Dissecting the Dynamics of N-Linked Glycosylation in Fed-Batch Cultures of Chinese Hamster Ovary Cells Through Time Course Omics Analyses

Abstract

N-linked glycosylation is a post-translational modification that affects potency, safety, immunogenicity and pharmacokinetic clearance of several therapeutic proteins including monoclonal antibodies (mAbs). A robust control strategy is needed to accurately dial in appropriate glycosylation profile during the course of a cell culture process. However, N-glycosylation dynamics remain insufficiently understood due to the lack of integrative and quantitative analyses of factors that influence the dynamics, including nucleotide sugar donors (NSDs), glycosyltransferases and glycosidases. Here, an integrative approach is taken employing multiple omics analyses to dissect the temporal dynamics of glycoforms produced during fed-batch cultures of CHO cells.

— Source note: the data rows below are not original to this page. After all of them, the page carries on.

===== src/rtl/sat_counter.sv =====
// Performance counter that sticks at all-ones instead of wrapping.
module sat_counter #(
  parameter int CNT_W = 16
) (
  input  logic             clk,
  input  logic             rst,
  input  logic             inc,
  output logic [CNT_W-1:0] count
);

  logic [CNT_W-1:0] r_count;

  always_ff @(posedge clk or negedge rst) begin
    if (!rst) begin
      r_count <= '0;
    end else if (inc && (r_count != {CNT_W{1'b1}})) begin
      r_count <= r_count + 1'b1;
    end
  end

  assign count = r_count;

endmodule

Several pathways linked with NSD metabolism, such as glycolysis, TCA cycle and purine and pyrimidine biosynthesis exhibit significant temporal dynamics over cell culture period. The steps involving galactose and sialic acid addition were determined as temporal bottlenecks in the N-glycosylation process. Our results show that galactose and not manganese is able to mitigate the temporal bottleneck, despite both being known effectors of galactosylation. Another bottleneck step, sialylation, is primarily governed by the sialyltransferases, but is also affected significantly by galactosylated precursors and the auto-regulation of CMP-sialic acid biosynthesis.